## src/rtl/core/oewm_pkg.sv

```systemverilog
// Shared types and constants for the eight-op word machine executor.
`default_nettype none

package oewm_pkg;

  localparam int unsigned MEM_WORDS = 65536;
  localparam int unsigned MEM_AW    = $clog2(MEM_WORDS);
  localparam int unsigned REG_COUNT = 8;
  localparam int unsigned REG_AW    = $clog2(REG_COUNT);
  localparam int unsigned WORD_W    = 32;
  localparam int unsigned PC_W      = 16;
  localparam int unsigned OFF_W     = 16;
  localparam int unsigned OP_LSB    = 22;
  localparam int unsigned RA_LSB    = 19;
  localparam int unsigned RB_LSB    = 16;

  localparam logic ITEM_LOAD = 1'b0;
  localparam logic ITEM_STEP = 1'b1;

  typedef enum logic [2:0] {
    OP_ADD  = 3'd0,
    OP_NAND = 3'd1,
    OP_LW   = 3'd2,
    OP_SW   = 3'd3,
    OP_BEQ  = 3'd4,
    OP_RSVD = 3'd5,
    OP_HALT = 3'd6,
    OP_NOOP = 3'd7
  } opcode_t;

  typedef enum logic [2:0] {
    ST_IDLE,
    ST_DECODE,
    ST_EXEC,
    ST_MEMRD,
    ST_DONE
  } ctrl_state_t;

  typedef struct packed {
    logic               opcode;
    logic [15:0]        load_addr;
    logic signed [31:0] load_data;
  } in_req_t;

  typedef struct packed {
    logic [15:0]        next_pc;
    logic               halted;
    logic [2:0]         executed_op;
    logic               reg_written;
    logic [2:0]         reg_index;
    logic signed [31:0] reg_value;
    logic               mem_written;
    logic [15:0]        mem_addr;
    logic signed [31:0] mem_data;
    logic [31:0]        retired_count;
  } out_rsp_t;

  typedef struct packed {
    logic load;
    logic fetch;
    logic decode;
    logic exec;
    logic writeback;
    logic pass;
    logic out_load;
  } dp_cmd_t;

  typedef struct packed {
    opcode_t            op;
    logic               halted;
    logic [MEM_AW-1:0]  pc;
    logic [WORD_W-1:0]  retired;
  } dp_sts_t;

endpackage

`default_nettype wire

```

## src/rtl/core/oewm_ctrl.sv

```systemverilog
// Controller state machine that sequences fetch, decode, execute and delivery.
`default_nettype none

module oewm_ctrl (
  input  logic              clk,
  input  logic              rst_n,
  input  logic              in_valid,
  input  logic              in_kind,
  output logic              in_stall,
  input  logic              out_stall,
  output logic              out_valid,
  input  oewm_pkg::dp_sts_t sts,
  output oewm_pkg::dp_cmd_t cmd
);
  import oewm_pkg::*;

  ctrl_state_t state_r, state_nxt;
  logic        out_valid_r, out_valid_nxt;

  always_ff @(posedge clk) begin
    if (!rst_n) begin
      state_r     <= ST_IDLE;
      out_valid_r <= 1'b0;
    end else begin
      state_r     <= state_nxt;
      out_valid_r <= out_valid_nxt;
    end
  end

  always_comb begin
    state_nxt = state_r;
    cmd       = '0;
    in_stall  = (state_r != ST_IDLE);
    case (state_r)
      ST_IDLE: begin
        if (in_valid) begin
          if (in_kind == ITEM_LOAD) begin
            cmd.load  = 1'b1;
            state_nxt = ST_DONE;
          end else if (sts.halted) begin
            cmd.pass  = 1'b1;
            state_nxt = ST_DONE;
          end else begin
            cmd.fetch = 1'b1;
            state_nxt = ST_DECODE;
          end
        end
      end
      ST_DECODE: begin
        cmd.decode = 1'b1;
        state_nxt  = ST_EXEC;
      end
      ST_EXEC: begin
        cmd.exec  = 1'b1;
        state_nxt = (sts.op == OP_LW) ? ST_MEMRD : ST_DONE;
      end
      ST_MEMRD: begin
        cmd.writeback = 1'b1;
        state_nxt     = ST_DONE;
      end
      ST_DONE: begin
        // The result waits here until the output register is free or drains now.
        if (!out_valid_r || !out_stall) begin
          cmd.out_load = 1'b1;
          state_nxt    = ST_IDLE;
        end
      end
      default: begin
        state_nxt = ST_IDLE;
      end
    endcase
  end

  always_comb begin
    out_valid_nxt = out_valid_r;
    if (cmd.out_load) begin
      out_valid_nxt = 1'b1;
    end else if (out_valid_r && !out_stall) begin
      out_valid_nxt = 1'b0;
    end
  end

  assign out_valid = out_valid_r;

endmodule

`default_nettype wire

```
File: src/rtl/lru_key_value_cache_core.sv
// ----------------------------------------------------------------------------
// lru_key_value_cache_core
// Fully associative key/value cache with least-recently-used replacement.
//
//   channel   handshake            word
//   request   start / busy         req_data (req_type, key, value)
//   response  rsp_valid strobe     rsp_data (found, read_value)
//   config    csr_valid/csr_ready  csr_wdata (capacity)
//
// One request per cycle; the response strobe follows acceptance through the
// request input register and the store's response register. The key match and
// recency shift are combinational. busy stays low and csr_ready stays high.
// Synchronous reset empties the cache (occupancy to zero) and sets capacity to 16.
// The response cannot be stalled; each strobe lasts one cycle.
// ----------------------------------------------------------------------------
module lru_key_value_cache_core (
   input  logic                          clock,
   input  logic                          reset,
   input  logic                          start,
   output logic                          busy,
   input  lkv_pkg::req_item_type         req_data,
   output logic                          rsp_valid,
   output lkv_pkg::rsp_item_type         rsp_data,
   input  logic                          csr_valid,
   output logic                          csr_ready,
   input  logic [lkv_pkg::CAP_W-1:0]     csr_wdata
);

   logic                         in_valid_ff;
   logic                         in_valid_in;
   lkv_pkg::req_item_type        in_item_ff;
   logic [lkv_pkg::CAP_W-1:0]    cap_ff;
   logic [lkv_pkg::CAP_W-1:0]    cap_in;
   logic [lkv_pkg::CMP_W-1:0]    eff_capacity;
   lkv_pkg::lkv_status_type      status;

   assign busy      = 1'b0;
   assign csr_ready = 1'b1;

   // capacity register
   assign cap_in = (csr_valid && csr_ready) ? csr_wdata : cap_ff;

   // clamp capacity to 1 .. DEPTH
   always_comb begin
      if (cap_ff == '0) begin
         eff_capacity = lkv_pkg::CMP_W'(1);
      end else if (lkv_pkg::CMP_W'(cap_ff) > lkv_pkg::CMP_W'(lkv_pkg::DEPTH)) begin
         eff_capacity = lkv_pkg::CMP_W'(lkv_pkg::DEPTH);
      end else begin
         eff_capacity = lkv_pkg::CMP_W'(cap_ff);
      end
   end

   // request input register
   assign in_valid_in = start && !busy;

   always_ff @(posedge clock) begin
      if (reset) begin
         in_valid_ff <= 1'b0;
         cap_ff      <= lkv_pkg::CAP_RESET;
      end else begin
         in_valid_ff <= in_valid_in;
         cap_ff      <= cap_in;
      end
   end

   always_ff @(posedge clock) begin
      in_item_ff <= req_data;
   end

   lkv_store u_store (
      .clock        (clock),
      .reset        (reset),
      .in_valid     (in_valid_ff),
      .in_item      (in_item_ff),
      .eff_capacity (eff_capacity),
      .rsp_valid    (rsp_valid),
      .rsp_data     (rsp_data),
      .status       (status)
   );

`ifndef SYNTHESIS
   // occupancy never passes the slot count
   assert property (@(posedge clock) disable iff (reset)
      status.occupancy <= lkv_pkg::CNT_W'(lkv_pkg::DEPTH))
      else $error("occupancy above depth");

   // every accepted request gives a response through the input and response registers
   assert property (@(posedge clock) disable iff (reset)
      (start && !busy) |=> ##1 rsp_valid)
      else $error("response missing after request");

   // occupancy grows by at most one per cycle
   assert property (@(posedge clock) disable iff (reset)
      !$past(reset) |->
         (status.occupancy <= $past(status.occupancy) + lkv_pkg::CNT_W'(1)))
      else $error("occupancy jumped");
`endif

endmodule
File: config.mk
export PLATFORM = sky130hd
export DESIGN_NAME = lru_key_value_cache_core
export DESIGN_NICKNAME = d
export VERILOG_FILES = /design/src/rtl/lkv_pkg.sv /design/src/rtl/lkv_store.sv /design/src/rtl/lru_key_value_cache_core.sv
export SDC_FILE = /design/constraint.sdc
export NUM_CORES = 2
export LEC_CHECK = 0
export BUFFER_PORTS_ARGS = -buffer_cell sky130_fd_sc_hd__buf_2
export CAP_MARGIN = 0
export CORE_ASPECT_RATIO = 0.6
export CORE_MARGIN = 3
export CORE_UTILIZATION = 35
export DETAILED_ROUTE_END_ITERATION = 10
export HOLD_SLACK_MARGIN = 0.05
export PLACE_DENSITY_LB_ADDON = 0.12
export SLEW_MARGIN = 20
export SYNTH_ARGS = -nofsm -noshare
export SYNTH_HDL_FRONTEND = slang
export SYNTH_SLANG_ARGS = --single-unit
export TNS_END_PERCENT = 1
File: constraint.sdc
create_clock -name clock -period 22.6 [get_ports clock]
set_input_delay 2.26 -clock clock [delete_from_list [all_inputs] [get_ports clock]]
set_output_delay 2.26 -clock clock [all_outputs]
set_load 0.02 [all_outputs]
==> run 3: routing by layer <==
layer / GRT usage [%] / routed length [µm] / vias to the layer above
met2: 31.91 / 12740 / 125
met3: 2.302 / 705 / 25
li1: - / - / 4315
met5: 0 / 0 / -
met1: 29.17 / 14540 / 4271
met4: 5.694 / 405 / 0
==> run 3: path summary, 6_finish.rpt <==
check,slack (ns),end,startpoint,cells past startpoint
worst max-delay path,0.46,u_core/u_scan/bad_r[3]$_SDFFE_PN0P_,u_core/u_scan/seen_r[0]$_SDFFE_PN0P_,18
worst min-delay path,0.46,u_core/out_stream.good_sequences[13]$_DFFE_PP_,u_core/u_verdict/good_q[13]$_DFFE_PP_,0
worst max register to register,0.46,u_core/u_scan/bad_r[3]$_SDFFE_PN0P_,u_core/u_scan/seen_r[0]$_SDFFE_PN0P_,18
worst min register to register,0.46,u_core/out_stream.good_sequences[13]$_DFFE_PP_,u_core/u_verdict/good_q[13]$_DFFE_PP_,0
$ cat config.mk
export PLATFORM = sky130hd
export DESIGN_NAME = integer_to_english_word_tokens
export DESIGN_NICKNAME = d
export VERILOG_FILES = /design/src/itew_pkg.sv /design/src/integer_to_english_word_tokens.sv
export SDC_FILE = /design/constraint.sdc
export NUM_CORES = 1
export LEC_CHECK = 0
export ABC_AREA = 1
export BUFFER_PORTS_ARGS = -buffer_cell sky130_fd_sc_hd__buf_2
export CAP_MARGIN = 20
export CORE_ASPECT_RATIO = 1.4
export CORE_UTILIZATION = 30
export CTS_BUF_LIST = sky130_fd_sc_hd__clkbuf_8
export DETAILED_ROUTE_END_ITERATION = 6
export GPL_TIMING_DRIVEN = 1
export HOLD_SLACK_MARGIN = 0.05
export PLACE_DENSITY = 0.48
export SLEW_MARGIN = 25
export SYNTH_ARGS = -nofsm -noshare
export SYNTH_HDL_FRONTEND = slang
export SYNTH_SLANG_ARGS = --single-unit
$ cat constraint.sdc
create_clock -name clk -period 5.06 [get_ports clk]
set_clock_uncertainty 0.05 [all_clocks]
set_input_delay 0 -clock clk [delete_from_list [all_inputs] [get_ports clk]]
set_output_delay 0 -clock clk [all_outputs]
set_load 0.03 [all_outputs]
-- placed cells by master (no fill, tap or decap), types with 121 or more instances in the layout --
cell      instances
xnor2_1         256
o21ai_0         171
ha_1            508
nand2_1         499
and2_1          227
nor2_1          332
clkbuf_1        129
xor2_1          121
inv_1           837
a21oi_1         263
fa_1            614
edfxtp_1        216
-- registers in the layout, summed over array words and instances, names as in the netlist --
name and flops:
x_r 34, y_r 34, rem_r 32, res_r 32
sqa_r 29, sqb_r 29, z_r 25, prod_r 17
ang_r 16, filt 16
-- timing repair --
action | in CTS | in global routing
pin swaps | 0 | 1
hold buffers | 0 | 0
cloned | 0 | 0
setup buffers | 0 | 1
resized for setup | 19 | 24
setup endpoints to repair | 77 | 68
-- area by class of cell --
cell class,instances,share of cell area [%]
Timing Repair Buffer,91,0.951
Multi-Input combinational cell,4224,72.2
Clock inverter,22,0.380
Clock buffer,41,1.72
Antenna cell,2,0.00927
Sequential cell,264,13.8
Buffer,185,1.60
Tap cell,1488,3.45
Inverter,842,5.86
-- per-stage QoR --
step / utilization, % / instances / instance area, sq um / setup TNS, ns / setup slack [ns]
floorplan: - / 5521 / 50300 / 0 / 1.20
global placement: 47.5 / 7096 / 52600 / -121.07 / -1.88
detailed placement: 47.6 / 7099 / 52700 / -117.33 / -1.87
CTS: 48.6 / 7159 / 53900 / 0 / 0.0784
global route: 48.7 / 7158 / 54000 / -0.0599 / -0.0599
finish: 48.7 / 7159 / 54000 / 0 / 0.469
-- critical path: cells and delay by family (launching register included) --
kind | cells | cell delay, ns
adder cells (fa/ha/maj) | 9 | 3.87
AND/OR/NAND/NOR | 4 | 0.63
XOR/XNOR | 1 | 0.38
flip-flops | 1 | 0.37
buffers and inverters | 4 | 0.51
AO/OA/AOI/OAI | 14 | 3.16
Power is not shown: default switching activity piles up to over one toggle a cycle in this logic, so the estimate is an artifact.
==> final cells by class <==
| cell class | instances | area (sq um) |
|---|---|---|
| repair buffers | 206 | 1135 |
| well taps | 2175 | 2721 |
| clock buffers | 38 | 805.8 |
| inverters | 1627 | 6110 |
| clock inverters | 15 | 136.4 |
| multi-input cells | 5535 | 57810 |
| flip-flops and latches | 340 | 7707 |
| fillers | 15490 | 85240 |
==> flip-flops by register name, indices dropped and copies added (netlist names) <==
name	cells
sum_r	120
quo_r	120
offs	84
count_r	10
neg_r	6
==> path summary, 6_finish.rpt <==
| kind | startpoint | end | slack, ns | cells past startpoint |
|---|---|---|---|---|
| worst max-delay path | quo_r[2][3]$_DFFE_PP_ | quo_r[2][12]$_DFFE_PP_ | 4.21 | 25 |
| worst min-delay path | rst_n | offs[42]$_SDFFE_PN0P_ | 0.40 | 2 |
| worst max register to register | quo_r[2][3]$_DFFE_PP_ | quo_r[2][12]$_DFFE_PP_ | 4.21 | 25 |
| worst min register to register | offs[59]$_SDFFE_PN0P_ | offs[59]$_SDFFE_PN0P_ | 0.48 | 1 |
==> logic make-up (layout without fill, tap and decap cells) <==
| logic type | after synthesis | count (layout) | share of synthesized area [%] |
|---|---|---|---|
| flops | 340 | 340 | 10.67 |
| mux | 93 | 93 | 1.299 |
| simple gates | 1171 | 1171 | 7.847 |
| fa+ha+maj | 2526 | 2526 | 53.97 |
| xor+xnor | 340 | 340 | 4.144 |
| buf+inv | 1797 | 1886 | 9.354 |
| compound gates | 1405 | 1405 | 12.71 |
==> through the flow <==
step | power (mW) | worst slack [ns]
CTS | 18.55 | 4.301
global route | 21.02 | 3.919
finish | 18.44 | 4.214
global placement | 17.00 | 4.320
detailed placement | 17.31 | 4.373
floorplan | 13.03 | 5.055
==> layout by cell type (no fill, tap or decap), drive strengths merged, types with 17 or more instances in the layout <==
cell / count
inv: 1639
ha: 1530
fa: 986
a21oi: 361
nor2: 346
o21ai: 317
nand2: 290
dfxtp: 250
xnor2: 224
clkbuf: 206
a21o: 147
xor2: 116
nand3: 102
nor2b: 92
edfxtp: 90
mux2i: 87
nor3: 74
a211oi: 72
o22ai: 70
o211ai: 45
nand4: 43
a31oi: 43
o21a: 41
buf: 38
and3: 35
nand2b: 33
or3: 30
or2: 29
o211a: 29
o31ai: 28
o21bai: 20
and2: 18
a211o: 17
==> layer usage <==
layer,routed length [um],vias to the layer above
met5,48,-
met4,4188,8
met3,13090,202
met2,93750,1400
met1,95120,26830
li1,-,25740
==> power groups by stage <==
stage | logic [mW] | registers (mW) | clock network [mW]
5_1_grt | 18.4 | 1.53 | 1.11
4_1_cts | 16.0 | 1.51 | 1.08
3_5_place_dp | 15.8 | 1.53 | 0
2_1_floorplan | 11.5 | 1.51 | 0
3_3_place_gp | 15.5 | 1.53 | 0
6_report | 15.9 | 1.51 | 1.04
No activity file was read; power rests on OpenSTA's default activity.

_ _ _ _ _

[WORK REQUIRED] Reproduce exactly, and with no other material, the lines between those holding "hold buffers | 0 | 0" and "-- per-stage QoR", inclusive.

[RESULT OF THIS EXERCISE]
hold buffers | 0 | 0
cloned | 0 | 0
setup buffers | 0 | 1
resized for setup | 19 | 24
setup endpoints to repair | 77 | 68
-- area by class of cell --
cell class,instances,share of cell area [%]
Timing Repair Buffer,91,0.951
Multi-Input combinational cell,4224,72.2
Clock inverter,22,0.380
Clock buffer,41,1.72
Antenna cell,2,0.00927
Sequential cell,264,13.8
Buffer,185,1.60
Tap cell,1488,3.45
Inverter,842,5.86
-- per-stage QoR --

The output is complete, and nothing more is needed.